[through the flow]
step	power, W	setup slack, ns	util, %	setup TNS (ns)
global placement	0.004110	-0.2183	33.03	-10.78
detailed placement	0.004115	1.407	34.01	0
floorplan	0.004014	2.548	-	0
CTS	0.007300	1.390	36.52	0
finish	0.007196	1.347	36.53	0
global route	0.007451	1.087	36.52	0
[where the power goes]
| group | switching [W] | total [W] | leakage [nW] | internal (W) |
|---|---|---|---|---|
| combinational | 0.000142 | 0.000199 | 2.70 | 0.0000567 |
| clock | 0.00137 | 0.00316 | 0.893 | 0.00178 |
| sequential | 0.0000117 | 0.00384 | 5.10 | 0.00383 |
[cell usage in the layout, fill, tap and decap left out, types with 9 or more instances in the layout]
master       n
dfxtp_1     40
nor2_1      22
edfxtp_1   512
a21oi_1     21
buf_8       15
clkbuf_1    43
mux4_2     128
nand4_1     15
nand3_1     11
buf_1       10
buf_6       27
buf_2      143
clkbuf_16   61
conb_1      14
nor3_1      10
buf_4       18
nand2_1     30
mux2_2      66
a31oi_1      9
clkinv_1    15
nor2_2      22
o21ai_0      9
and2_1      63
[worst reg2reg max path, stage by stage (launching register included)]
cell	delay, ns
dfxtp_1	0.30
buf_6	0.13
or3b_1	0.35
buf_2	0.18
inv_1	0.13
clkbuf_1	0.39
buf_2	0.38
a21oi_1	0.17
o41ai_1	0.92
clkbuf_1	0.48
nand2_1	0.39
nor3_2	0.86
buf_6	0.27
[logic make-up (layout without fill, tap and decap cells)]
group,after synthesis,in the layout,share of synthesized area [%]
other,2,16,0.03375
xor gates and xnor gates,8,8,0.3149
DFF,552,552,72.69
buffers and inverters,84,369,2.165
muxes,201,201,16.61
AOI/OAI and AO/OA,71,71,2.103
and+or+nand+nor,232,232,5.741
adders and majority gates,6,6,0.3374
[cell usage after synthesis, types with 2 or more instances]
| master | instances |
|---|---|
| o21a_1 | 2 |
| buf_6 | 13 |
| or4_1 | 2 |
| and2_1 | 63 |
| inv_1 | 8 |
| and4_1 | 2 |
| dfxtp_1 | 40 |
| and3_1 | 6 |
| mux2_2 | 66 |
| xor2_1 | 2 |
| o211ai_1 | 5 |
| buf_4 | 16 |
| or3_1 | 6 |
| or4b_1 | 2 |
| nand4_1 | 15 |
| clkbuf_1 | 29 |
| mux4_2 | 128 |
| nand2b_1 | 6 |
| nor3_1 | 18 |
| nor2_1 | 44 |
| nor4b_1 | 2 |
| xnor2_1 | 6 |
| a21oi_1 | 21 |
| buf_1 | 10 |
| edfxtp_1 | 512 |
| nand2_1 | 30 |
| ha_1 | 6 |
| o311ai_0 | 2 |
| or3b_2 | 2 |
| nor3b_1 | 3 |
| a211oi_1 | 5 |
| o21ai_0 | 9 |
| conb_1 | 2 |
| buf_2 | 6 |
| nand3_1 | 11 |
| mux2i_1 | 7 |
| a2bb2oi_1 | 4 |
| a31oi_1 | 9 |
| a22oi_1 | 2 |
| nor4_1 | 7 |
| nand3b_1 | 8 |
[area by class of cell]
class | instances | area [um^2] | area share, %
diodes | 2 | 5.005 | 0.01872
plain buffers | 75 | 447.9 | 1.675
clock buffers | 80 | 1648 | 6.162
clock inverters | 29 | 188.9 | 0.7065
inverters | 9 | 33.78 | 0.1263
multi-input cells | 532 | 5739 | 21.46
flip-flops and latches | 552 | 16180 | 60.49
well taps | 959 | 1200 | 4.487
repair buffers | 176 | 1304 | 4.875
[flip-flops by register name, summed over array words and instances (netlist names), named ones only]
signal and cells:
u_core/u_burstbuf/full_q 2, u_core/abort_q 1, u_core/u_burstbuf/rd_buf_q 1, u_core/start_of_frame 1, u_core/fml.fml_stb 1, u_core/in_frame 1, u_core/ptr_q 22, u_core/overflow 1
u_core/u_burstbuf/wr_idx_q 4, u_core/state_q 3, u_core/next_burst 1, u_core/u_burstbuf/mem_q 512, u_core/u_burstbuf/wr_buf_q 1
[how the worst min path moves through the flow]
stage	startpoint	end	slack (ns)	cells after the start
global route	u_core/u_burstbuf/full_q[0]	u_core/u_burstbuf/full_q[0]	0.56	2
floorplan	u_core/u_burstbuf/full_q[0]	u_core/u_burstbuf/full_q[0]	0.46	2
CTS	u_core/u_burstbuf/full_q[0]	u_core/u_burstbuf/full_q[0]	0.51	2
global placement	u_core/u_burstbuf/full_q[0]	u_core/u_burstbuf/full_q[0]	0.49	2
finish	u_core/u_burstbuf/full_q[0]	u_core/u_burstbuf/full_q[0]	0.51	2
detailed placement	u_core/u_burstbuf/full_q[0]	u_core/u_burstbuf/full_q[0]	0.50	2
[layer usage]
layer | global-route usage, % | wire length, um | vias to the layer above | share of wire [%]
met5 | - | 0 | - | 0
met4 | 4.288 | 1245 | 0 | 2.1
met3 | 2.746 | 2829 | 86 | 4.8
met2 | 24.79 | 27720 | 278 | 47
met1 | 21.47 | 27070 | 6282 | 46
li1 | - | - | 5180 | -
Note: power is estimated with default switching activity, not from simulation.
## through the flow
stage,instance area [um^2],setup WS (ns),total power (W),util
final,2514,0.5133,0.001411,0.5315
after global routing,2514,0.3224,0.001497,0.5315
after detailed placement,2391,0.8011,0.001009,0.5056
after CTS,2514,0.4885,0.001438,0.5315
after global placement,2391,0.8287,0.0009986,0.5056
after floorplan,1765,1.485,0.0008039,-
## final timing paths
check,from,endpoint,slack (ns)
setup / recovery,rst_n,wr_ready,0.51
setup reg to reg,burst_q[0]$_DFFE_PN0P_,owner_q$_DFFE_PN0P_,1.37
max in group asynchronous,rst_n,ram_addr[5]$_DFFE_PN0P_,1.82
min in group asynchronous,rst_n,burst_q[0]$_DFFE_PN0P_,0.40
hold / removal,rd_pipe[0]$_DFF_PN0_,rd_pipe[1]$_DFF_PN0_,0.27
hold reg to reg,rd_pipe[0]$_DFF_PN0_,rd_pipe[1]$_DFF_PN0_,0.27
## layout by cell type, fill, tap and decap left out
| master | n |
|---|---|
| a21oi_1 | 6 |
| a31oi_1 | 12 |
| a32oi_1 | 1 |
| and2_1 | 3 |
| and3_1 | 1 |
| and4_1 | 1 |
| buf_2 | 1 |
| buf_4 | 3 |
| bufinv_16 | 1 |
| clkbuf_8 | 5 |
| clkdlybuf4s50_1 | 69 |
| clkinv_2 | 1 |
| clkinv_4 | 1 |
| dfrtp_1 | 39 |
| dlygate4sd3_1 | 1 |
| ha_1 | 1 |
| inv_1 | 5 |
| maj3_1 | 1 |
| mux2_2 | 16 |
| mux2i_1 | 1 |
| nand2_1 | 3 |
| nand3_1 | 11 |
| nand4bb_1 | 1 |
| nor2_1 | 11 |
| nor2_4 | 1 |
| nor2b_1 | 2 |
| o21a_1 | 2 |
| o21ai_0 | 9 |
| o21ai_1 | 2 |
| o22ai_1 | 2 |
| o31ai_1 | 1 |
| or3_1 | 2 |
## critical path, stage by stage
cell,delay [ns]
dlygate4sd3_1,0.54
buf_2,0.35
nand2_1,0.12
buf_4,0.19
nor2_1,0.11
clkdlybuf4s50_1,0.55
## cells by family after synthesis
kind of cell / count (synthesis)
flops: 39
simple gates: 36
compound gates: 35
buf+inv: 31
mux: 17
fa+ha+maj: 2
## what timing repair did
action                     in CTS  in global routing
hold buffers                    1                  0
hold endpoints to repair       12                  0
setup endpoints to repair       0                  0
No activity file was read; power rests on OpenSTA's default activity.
## config.mk

```make
export PLATFORM = sky130hd
export DESIGN_NAME = select_arbiter
export DESIGN_NICKNAME = d
export VERILOG_FILES = /design/src/rtl/select_arbiter.sv
export SDC_FILE = /design/constraint.sdc
export NUM_CORES = 1
export LEC_CHECK = 0
export CAP_MARGIN = 15
export CORE_MARGIN = 3
export CORE_UTILIZATION = 47
export CTS_CLUSTER_DIAMETER = 60
export DETAILED_ROUTE_END_ITERATION = 7
export PLACE_DENSITY = 0.75
export SYNTH_ARGS = -nofsm -noshare
export SYNTH_HDL_FRONTEND = slang
export SYNTH_SLANG_ARGS = --single-unit
```

## constraint.sdc

```tcl
create_clock -name clk -period 2.01 [get_ports clk]
set_clock_uncertainty 0.2 [all_clocks]
set_input_delay 0.402 -clock clk [delete_from_list [all_inputs] [get_ports clk]]
set_output_delay 0.402 -clock clk [all_outputs]
set_load 0.05 [all_outputs]
```

## src/rtl/select_arbiter.sv

```systemverilog
// rtl/select_arbiter.sv - round-robin arbiter sequencing a shared select-driven datapath
//
// Grants one of NUM_REQ requesters at a time and drives the shared mux select.
// Every change of owner passes through a one-cycle RELEASE gap so the mux select
// never moves underneath an active grant.
//
// Optional feature macro: SELECT_ARB_TIMEOUT_EN
//   defined   - an owner holding its request for MAX_HOLD grant cycles is revoked
//               and timeout_pulse fires for one cycle
//   undefined - grant held until the owner drops req; timeout_pulse tied to 0
//
// Ports:
//   clk           in   system clock, rising edge
//   rst           in   asynchronous reset, active-high
//   req           in   [NUM_REQ-1:0] request levels, bit i = requester i
//   grant         out  [NUM_REQ-1:0] one-hot grant, registered
//   sel           out  [SEL_W-1:0] current or last owner index, registered
//   valid         out  high while any grant is active, registered
//   timeout_pulse out  one-cycle pulse on forced revoke, registered

module select_arbiter #(
    parameter int NUM_REQ  = 4,
    parameter int SEL_W    = $clog2(NUM_REQ),
    parameter int MAX_HOLD = 16
) (
    input  logic               clk,
    input  logic               rst,
    input  logic [NUM_REQ-1:0] req,
    output logic [NUM_REQ-1:0] grant,
    output logic [SEL_W-1:0]   sel,
    output logic               valid,
    output logic               timeout_pulse
);

    localparam logic [1:0] IDLE    = 2'd0;
    localparam logic [1:0] GRANT   = 2'd1;
    localparam logic [1:0] RELEASE = 2'd2;

    if (NUM_REQ < 2 || NUM_REQ > 16 || MAX_HOLD < 2 || MAX_HOLD > 255) begin : g_param_check
        $error("select_arbiter: parameter out of range");
    end

    logic [1:0]         state;
    logic [SEL_W-1:0]   ptr;
    logic [SEL_W-1:0]   win;
    logic               win_found;
    logic [SEL_W-1:0]   ptr_next;
    logic [NUM_REQ-1:0] win_onehot;
    logic               owner_req;
    int                 idx;

    // Rotating priority search starting at ptr. Walking the offsets from the
    // far end back to zero lets the closest requester overwrite the others.
    always_comb begin
        win       = '0;
        win_found = 1'b0;
        idx       = 0;
        for (int k = NUM_REQ - 1; k >= 0; k--) begin
            idx = int'(ptr) + k;
            if (idx >= NUM_REQ) begin
                idx = idx - NUM_REQ;
            end
            if (req[idx[SEL_W-1:0]]) begin
                win       = idx[SEL_W-1:0];
                win_found = 1'b1;
            end
        end
    end

    assign ptr_next   = (win == SEL_W'(NUM_REQ - 1)) ? '0 : win + 1'b1;
    assign win_onehot = {{(NUM_REQ-1){1'b0}}, 1'b1} << win;
    assign owner_req  = req[sel];

`ifdef SELECT_ARB_TIMEOUT_EN
    logic [7:0] hold_cnt;

    always_ff @(posedge clk or posedge rst) begin
        if (rst) begin
            state         <= IDLE;
            ptr           <= '0;
            grant         <= '0;
            sel           <= '0;
            valid         <= 1'b0;
            timeout_pulse <= 1'b0;
            hold_cnt      <= 8'd0;
        end else begin
            timeout_pulse <= 1'b0;
            case (state)
                IDLE: begin
                    if (win_found) begin
                        grant    <= win_onehot;
                        sel      <= win;
                        valid    <= 1'b1;
                        ptr      <= ptr_next;
                        hold_cnt <= 8'd1;
                        state    <= GRANT;
                    end
                end
                GRANT: begin
                    // A voluntary drop on the limit cycle wins over the timeout.
                    if (!owner_req) begin
                        grant <= '0;
                        valid <= 1'b0;
                        state <= RELEASE;
                    end else if (hold_cnt == 8'(MAX_HOLD)) begin
                        grant         <= '0;
                        valid         <= 1'b0;
                        timeout_pulse <= 1'b1;
                        state         <= RELEASE;
                    end else begin
                        hold_cnt <= hold_cnt + 8'd1;
                    end
                end
                RELEASE: state <= IDLE;
                default: state <= IDLE;
            endcase
        end
    end
`else
    assign timeout_pulse = 1'b0;

    always_ff @(posedge clk or posedge rst) begin
        if (rst) begin
            state <= IDLE;
            ptr   <= '0;
            grant <= '0;
            sel   <= '0;
            valid <= 1'b0;
        end else begin
            case (state)
                IDLE: begin
                    if (win_found) begin
                        grant <= win_onehot;
                        sel   <= win;
                        valid <= 1'b1;
                        ptr   <= ptr_next;
                        state <= GRANT;
                    end
                end
                GRANT: begin
                    if (!owner_req) begin
                        grant <= '0;
                        valid <= 1'b0;
                        state <= RELEASE;
                    end
                end
                RELEASE: state <= IDLE;
                default: state <= IDLE;
            endcase
        end
    end
`endif

endmodule

```

==> out/results.ini <==
[synth]
synth_nets = 69
synth-seq-area-share_pct = 43.39
synth_area_sq_um = 634.4
yosys.area.top_type = dfrtp_1
synth_top_area_share_pct = 43.39
ys_types = 24
avgSynthCellArea_sq_um = 10.75
synth-seq-cells = 11
yosysWarnings = 0
synthCells = 59
yosys-top-cells-area = dfrtp_1 (43%), ha_1 (7.9%), mux2_4 (7.1%), a22oi_1 (4.7%), o21ai_0 (3.9%)

[global_routing]
grt_usage_pct = 16.32
grt-ovfl-total = 0
grt_max_degree = 12
grt_pass1_wl_um = 2228
antenna_found_initial = 0
grt_pass1_vias = 511

[routing]
wl_per_cell_um = 15.58
ant_nets = 0
via_count = 520
drt_iter0_markers = 19
first_pass_iters = 4
via_per_inst = 5.591
drcViolationCount = 0
routed_wirelength_um = 1449

[pwr]
combPwrFrac_pct = 57.9
power.share.switching_pct = 47.07
irDropWorstVdd_mv = 1.114
pwr-share-clk_pct = 11.2
power_density_mw_per_mm2 = 1646
p_total_w = 0.001373
p_seq_share_pct = 30.9
p_int_w = 0.0007270
switching_power_w = 0.0006464
power.leakage_nw = 0.4229

[sta]
slew_violations = 0
finalSetupViolCount = 0
fmax_mhz = 518.0
post-route-period-util_pct = 96.05
rsz0062_at_grt = no
hold_viol = 0
fin_crit_ps = 1931

[finish]
drive_gt1_share_pct = 32.91
antenna-diode-count = 0
fillers = 93
final_cell_mix = buf_4 (12), dfrtp_1 (11), nand2_1 (5)
final_core_util_pct = 70.36
mostFrequentLayoutCell = buf_4
synthToLayoutAreaGrowth_pct = 31.56
final_nets = 90

[floorplanning]
die_w_um = 42.74
core_sq_mm = 0.001186
pin_count = 14
initial_core_util_pct = 53.48
die_y_um = 42.74
die_area_sq_mm = 0.001827
rows = 12

[worst_setup_path]
cp-start-kind = input port
cp.required_ps = 1970
end_kind = flip-flop
critPathBufInv = 1
r2r_setup_slack_ps = 210
cpPeakStageDelay_ps = 390
slowest_stage = o32a_1
crit_chain = dlygate4sd2_1 > nor2b_2 > o32a_1 > ha_1 > mux2_4
crit_path_max_fanout = 4
crit_type = in2reg
cp.arrival_ps = 1890
cp_top_family = compound AO/OA/AOI/OAI gates
worst-r2r-cell-count = 4
reg2reg_to = ptr[1]
reg2reg_from = ptr[1]

[clocking]
numCtsBuffers = 3
tritoncts = done
clk_pin_slew_ps = 70
clock_sinks = 11
htreeDepth = 1
clockBufferDepth = 2
root_buffer = clkbuf_4
clkLatencyLatePin_ps = 270

[flow_run]
max-cap-violations = 0

[place]
place_hpwl_um = 1017
gp_congestion = 0.7833
io_buffers = 12

[outcome]
status = finished clean

[hold_path]
hold_path.class = in2async

metrics by stage:
step	setup slack (ps)	TNS [ps]	instances	hold slack, ps	area [sq um]
after floorplan	108.9	0	59	54.44	634.4
after global placement	-349.9	-1892	88	283.2	773.2
after detailed placement	-375.8	-2186	88	306.6	773.2
after CTS	17.81	0	92	227.5	799.5
after global routing	46.70	0	93	246.0	834.6
final	79.33	0	93	209.3	834.6
repair_timing:
action                     4_1_cts  5_1_grt
hold buffers                     0        0
resized for setup                3        8
setup endpoints to repair        5        5
pin swaps                        1        5
gates cloned                     0        0
setup buffers                    0        1
hold endpoints to repair         0        0
cells in the mapped netlist:
cell and count:
nor3_1 1, a211oi_1 1, a21oi_1 2, mux2_4 3, and2b_1 1, nand2_1 5
conb_1 1, nor3b_1 2, dfrtp_1 11, nor2b_1 2, o22ai_1 1, a22oi_1 4
o32a_1 1, inv_1 4, a21o_1 1, or3_1 1, ha_1 4, nor2_1 4
buf_6 1, mux4_2 1, o21ai_0 5, buf_4 1, nand2b_1 1, nor4_4 1
worst max-delay path by stage:
stage | endpoint | cells past startpoint | slack (ps) | start
finish | ptr[1] | 5 | 80 | req[2]
global route | ptr[1] | 5 | 50 | req[2]
CTS | ptr[1] | 6 | 20 | req[1]
detailed placement | ptr[1] | 7 | -380 | req[0]
global placement | ptr[1] | 7 | -350 | req[0]
floorplan | grant[0] | 4 | 110 | sel[0]
logic make-up (layout without fill, tap and decap cells):
group / after synthesis / in the layout / synth area share (%)
multiplexers: 4 / 4 / 10.65
adder cells (fa/ha/maj): 4 / 4 / 7.890
flip-flops: 11 / 11 / 43.39
AND/OR/NAND/NOR: 18 / 18 / 16.96
other: 1 / 1 / 0.5911
buffers and inverters: 6 / 26 / 5.325
AO/OA/AOI/OAI: 15 / 15 / 15.19
power groups by stage:
stage / registers (W) / clock network (W) / logic [W]
finish: 0.000424 / 0.000154 / 0.000795
global route: 0.000439 / 0.000170 / 0.000845
global placement: 0.000425 / 0 / 0.000732
detailed placement: 0.000422 / 0 / 0.000751
floorplan: 0.000612 / 0 / 0.000354
CTS: 0.000420 / 0.000157 / 0.000758
routing by layer:
| layer | routed length (um) | part of all wire [%] | track usage (%) | vias to the layer above |
|---|---|---|---|---|
| li1 | - | - | - | 246 |
| met1 | 624 | 43 | 20.52 | 252 |
| met2 | 736 | 51 | 23.35 | 20 |
| met3 | 77 | 5.3 | 8.051 | 2 |
| met4 | 10 | 0.69 | 6.832 | 0 |
| met5 | 0 | 0 | 0 | - |
sequential cells by signal, indices dropped and copies added, names as in the netlist:
name	cells
sel	2
valid	1
grant	4
state	2
ptr	2
final cells by class:
type | instances | area [sq um] | share of cell area, %
inverters | 4 | 15.01 | 1.799
clock buffers | 4 | 26.28 | 3.148
repair buffers | 18 | 153.9 | 18.44
multi-input cells | 42 | 346.6 | 41.53
well taps | 14 | 17.52 | 2.099
flip-flops and latches | 11 | 275.3 | 32.98
(Power assumes the default switching activity.)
+---+
● Exercise aim
Reply with a number alone, the number of lines of the records that hold the word "more".

● Exercise response
2